§ TASK ITEM
Your whole reply should be the lines from the one that contains "Global router's overall" through the last line of the listing, copied exactly.

§ DATA FOR REVIEW

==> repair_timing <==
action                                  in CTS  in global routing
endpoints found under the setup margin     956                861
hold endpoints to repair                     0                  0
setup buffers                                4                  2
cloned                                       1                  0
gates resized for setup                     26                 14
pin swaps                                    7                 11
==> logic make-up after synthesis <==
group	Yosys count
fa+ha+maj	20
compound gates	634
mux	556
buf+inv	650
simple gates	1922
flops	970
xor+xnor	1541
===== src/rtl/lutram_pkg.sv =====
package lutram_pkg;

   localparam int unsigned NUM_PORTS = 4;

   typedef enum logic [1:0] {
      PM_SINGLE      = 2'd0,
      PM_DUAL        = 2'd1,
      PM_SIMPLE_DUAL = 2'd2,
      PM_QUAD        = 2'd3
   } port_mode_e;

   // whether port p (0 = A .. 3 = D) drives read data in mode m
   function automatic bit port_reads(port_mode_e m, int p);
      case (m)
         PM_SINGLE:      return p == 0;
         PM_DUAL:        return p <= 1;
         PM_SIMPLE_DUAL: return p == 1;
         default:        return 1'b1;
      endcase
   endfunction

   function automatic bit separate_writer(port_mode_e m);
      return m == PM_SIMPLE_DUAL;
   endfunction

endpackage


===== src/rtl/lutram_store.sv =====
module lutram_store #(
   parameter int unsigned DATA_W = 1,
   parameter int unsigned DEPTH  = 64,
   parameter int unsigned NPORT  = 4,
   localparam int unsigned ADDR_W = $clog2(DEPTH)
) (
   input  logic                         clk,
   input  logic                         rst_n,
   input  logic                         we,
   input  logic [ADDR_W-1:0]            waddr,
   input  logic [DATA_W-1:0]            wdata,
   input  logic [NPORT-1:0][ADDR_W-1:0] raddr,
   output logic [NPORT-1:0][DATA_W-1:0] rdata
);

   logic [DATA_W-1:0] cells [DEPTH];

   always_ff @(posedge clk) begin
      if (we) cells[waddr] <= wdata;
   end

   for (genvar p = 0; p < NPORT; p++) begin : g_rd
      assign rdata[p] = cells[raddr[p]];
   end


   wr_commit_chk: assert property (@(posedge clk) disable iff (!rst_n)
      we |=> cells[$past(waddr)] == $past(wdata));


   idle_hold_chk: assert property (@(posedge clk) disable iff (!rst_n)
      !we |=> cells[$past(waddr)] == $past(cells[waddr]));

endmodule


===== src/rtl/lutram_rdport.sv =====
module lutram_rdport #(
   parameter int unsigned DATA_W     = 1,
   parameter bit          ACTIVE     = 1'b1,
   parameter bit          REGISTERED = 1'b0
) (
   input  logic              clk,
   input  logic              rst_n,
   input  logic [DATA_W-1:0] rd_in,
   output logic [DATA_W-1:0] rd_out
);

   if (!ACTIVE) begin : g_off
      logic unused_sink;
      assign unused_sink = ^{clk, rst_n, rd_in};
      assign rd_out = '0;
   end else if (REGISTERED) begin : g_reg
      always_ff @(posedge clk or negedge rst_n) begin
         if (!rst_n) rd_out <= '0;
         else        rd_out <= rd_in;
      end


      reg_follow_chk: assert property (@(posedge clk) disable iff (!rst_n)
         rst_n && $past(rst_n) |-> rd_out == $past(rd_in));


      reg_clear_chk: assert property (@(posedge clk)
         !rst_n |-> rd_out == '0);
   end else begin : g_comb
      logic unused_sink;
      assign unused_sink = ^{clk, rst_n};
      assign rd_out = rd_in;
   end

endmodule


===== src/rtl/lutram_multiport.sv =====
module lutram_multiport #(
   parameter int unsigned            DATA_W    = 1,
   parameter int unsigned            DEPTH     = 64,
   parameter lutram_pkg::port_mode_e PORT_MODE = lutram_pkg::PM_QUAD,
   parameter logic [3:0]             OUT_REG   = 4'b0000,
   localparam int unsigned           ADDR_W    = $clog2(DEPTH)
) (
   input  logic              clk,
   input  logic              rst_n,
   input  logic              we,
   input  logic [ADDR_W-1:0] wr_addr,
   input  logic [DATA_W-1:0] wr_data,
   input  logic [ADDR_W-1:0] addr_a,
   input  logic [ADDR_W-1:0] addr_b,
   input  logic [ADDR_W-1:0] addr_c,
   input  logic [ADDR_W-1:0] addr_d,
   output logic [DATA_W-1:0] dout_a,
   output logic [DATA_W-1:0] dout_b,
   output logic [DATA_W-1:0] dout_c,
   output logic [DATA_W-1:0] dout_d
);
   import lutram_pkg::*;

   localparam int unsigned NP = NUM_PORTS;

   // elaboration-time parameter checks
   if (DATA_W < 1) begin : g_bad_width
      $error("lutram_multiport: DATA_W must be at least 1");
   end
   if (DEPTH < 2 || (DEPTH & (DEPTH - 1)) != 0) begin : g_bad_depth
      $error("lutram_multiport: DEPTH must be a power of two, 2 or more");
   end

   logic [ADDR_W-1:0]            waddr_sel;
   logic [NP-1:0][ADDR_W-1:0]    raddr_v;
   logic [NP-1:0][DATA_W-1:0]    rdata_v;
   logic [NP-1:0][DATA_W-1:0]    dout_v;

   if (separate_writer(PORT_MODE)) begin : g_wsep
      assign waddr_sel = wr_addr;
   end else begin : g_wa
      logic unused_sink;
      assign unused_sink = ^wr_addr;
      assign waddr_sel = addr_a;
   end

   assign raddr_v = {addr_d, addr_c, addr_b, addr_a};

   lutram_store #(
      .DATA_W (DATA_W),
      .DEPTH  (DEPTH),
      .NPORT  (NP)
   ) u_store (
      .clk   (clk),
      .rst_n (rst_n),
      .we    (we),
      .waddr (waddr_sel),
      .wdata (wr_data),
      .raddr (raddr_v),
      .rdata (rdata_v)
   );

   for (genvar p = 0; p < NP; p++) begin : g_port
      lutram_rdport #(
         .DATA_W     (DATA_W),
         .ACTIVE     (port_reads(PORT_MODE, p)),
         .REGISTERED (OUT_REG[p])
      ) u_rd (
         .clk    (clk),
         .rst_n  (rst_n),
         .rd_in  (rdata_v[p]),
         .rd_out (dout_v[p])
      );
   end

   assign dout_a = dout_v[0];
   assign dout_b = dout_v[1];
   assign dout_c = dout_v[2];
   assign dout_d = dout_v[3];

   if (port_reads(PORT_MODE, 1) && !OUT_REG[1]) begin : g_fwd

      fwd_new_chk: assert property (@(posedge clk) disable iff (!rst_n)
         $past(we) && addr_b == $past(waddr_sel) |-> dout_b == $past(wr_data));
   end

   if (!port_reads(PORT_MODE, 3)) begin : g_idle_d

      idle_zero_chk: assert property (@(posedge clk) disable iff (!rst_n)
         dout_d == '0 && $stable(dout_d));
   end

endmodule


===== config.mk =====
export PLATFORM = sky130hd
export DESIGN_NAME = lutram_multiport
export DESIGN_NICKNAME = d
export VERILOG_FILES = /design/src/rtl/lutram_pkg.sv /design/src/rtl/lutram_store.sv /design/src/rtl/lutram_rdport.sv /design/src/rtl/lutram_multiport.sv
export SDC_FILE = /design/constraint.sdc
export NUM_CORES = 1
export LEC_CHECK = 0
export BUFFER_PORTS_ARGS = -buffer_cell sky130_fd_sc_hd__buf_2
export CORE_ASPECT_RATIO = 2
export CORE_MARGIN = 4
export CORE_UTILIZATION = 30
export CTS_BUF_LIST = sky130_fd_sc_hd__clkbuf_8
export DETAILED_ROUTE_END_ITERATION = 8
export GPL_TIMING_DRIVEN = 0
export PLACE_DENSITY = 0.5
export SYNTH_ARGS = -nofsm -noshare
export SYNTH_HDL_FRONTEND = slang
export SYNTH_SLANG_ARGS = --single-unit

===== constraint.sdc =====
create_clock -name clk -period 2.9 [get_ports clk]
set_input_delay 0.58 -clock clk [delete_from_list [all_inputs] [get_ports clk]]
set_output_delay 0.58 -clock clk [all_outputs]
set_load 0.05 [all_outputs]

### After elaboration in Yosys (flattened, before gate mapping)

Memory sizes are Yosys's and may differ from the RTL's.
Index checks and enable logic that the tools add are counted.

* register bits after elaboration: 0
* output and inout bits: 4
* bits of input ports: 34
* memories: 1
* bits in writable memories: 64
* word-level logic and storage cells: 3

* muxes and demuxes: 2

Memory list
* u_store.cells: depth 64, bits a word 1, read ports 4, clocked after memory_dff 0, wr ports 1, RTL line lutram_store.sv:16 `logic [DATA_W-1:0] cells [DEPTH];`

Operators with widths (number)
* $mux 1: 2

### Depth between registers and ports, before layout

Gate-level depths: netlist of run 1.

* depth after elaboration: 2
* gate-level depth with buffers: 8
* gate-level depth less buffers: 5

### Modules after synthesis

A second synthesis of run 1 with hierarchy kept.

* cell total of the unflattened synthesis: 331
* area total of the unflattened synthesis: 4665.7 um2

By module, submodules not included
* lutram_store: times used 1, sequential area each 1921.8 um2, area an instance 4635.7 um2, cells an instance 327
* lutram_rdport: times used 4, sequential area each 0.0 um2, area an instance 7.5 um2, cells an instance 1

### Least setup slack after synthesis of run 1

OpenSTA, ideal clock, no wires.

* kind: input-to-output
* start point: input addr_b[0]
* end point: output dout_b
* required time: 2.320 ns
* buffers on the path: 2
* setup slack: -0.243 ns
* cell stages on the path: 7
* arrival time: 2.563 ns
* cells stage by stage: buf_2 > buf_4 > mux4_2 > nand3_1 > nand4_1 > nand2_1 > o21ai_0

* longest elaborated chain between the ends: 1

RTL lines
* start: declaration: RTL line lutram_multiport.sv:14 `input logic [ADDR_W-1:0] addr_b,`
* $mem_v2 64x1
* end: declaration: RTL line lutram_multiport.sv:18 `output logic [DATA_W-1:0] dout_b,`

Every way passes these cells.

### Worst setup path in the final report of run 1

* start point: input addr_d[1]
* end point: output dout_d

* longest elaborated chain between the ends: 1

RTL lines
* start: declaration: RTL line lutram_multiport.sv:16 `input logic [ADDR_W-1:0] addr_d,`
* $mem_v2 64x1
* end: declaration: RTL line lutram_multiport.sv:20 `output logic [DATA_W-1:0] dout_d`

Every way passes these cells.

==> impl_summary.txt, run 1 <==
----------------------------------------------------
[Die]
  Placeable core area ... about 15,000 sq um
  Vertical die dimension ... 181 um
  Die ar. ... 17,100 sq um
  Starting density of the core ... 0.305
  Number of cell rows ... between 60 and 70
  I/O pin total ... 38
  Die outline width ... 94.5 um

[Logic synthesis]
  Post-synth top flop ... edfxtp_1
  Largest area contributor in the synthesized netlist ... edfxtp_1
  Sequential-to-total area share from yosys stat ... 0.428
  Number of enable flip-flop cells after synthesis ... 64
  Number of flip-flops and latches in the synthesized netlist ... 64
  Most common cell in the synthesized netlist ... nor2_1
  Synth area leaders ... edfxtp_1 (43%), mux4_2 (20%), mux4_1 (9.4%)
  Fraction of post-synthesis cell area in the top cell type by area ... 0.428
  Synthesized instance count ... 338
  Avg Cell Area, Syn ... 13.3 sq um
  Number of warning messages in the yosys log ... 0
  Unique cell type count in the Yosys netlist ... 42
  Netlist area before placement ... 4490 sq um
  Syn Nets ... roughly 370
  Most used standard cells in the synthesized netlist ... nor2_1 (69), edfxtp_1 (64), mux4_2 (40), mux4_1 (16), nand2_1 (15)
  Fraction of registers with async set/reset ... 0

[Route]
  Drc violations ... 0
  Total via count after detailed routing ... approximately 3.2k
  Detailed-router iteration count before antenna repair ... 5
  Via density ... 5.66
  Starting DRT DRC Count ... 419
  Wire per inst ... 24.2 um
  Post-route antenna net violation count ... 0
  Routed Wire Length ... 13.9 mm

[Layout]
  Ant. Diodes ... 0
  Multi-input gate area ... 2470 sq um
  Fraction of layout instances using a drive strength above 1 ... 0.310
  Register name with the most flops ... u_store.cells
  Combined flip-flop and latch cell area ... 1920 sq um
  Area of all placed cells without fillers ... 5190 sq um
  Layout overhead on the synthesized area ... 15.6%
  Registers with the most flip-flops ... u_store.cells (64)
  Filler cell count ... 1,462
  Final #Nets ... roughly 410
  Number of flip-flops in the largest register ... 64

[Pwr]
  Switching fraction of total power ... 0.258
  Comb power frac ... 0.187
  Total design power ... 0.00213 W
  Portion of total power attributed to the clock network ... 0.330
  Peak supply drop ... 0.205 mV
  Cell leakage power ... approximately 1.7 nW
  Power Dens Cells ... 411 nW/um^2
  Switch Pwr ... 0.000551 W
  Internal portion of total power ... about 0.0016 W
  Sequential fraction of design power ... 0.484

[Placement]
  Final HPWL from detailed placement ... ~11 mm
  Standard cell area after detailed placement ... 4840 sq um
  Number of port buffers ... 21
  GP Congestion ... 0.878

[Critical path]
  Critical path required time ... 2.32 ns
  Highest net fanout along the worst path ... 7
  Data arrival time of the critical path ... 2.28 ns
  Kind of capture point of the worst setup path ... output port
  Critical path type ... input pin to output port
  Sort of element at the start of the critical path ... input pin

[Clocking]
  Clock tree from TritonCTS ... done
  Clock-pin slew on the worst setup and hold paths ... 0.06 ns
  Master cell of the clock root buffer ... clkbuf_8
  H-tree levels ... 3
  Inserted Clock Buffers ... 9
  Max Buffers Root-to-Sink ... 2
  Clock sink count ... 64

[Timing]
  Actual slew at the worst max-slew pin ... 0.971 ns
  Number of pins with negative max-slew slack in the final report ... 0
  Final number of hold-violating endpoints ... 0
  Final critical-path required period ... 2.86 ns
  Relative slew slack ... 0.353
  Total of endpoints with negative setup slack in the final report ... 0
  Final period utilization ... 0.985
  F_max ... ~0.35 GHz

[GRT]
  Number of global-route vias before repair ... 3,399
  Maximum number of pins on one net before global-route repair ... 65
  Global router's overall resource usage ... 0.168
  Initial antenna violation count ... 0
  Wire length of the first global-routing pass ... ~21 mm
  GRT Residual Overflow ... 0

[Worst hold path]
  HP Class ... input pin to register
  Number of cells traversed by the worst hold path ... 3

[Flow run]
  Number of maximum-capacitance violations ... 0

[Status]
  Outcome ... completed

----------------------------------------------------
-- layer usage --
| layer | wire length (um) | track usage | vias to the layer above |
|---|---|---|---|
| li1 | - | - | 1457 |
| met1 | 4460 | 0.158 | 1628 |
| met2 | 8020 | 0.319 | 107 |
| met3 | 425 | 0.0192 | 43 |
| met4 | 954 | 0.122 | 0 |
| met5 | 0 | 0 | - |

§ EXPECTED ANSWER
  Global router's overall resource usage ... 0.168
  Initial antenna violation count ... 0
  Wire length of the first global-routing pass ... ~21 mm
  GRT Residual Overflow ... 0

[Worst hold path]
  HP Class ... input pin to register
  Number of cells traversed by the worst hold path ... 3

[Flow run]
  Number of maximum-capacitance violations ... 0

[Status]
  Outcome ... completed

----------------------------------------------------
-- layer usage --
| layer | wire length (um) | track usage | vias to the layer above |
|---|---|---|---|
| li1 | - | - | 1457 |
| met1 | 4460 | 0.158 | 1628 |
| met2 | 8020 | 0.319 | 107 |
| met3 | 425 | 0.0192 | 43 |
| met4 | 954 | 0.122 | 0 |
| met5 | 0 | 0 | - |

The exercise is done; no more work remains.